### TASK TO COMPLETE
The answer must consist of every line in the records below that contains the string "begin".

--- MATERIAL FOR THIS TASK Enclosed Below ---

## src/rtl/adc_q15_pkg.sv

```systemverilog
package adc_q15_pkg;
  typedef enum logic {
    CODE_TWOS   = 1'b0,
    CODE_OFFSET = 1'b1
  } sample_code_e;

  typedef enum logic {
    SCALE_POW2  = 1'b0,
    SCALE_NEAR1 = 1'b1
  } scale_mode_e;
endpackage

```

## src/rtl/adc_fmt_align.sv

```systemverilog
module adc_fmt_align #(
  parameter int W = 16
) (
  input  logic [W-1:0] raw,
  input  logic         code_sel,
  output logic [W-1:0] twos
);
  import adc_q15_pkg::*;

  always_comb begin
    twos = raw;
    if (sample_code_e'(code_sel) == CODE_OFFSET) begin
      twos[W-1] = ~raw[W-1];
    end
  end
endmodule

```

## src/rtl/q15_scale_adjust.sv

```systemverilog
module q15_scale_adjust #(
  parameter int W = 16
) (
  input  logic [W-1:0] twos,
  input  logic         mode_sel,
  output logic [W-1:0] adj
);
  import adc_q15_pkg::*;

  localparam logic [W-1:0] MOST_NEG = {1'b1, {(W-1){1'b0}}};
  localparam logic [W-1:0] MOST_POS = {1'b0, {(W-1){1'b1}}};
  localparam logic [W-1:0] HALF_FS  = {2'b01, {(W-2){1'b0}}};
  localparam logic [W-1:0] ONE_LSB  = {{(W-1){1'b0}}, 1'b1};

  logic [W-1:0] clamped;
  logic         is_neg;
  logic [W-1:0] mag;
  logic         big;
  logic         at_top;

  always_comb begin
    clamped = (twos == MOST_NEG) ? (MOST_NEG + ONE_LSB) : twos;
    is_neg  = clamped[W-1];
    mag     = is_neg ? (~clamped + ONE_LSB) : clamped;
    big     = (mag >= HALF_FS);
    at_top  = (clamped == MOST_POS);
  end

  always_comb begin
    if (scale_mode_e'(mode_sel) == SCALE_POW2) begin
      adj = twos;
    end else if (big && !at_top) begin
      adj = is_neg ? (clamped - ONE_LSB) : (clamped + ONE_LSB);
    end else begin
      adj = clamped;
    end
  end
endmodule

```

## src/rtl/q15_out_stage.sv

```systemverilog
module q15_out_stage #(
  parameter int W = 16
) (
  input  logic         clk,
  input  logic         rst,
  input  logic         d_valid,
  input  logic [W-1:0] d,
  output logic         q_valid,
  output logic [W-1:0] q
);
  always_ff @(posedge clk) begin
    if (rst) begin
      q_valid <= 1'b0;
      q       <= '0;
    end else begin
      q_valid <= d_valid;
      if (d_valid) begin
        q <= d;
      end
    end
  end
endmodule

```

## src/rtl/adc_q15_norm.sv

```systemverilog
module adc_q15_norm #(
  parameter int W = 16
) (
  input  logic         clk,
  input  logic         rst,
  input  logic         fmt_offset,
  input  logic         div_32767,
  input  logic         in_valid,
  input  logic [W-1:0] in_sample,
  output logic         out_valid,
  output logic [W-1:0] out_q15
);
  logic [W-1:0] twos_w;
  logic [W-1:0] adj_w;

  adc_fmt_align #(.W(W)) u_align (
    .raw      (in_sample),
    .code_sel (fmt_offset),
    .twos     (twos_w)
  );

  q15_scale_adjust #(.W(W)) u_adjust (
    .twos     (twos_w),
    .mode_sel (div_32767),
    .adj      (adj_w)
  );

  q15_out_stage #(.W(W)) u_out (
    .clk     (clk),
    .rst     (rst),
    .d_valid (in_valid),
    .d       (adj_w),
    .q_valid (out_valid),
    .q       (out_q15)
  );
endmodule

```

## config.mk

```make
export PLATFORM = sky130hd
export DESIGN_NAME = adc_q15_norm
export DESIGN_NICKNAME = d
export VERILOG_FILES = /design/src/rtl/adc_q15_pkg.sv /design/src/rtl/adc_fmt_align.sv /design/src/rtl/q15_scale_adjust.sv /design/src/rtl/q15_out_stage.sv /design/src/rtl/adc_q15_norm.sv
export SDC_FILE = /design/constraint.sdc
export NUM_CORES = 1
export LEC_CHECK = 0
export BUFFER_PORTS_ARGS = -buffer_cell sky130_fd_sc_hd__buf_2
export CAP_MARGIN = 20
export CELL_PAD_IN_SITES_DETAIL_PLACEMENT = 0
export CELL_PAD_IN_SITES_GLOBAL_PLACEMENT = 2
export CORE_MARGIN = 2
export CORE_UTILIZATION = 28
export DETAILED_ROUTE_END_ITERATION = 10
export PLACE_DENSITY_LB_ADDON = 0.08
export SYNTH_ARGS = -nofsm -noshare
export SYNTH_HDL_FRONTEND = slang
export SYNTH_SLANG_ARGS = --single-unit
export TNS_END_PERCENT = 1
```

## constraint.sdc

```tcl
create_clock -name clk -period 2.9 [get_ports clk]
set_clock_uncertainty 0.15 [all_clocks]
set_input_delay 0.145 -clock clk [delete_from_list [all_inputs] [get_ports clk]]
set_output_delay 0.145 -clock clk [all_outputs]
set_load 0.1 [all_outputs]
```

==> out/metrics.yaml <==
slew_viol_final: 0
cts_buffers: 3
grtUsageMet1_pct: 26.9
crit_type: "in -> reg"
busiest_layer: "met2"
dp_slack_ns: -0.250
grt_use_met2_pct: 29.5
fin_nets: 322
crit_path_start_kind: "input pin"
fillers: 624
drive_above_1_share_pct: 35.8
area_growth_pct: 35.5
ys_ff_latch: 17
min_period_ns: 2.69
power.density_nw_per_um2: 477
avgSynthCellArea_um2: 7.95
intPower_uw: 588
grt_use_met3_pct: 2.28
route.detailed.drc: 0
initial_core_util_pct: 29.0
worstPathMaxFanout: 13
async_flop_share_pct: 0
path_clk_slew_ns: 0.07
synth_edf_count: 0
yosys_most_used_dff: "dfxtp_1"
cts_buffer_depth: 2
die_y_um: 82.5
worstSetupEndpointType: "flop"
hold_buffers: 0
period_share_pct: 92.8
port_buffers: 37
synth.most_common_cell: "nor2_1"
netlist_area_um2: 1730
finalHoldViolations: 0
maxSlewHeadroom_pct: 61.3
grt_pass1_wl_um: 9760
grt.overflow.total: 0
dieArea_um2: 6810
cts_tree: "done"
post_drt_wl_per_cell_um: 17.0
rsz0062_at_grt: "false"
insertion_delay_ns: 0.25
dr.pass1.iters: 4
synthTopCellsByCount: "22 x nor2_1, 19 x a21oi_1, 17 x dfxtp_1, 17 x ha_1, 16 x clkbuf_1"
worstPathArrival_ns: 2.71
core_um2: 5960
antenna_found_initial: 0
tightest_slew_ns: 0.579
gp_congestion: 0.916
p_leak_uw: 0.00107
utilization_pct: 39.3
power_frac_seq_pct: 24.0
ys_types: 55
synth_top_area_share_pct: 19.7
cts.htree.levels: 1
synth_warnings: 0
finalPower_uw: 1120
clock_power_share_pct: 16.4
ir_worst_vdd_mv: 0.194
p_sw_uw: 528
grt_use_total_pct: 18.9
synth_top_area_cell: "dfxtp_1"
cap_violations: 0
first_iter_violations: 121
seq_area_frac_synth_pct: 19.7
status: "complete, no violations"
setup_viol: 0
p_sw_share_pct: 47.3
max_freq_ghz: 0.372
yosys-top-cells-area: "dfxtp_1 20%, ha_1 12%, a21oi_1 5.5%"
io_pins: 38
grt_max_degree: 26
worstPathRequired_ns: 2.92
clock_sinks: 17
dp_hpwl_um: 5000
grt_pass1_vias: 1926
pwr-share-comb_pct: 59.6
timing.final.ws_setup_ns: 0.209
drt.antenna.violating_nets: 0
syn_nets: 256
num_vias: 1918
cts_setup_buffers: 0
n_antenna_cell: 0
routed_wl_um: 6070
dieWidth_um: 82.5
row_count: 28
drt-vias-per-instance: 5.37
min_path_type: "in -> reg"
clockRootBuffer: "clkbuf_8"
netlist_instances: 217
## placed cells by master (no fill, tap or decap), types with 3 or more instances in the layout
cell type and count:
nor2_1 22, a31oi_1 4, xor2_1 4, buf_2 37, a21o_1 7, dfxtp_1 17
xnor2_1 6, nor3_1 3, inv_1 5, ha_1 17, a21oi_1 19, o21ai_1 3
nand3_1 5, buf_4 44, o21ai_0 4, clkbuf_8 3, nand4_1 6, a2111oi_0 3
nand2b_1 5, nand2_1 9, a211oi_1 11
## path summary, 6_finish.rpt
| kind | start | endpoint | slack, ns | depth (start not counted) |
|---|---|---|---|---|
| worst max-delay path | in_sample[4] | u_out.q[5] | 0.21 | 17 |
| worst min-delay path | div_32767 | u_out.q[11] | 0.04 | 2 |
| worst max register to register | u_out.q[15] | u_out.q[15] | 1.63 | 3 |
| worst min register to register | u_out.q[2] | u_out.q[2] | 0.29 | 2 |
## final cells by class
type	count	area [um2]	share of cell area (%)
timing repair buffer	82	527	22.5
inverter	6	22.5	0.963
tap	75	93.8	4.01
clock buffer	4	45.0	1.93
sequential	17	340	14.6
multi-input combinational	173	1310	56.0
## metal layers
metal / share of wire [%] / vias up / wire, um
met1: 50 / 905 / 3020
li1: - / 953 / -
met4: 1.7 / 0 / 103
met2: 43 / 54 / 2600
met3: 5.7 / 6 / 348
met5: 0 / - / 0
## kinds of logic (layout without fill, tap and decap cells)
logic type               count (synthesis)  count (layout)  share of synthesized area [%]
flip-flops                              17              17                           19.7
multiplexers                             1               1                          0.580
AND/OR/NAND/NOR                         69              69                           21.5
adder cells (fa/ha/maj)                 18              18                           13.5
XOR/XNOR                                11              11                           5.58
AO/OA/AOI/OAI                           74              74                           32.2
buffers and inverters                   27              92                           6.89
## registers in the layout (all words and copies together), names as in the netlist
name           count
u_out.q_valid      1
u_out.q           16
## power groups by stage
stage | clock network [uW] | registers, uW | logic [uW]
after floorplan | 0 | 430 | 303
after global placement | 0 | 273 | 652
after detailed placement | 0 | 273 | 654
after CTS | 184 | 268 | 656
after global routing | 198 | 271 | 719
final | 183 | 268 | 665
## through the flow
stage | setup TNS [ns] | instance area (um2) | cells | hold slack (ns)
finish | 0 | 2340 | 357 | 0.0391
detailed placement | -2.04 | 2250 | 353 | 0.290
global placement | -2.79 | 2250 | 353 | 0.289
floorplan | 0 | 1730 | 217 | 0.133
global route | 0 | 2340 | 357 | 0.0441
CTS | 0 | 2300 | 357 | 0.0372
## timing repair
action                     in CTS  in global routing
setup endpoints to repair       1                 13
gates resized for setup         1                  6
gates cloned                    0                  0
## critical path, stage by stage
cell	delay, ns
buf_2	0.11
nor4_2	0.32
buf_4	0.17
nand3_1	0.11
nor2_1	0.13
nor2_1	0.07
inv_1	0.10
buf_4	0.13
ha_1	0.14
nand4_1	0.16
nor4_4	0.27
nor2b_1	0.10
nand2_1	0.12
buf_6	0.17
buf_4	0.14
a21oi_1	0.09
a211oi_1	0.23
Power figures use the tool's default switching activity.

--- End of Enclosed MATERIAL FOR THIS TASK ---

### ANSWER
  always_comb begin
    if (sample_code_e'(code_sel) == CODE_OFFSET) begin
  always_comb begin
  always_comb begin
    if (scale_mode_e'(mode_sel) == SCALE_POW2) begin
    end else if (big && !at_top) begin
    end else begin
  always_ff @(posedge clk) begin
    if (rst) begin
    end else begin
      if (d_valid) begin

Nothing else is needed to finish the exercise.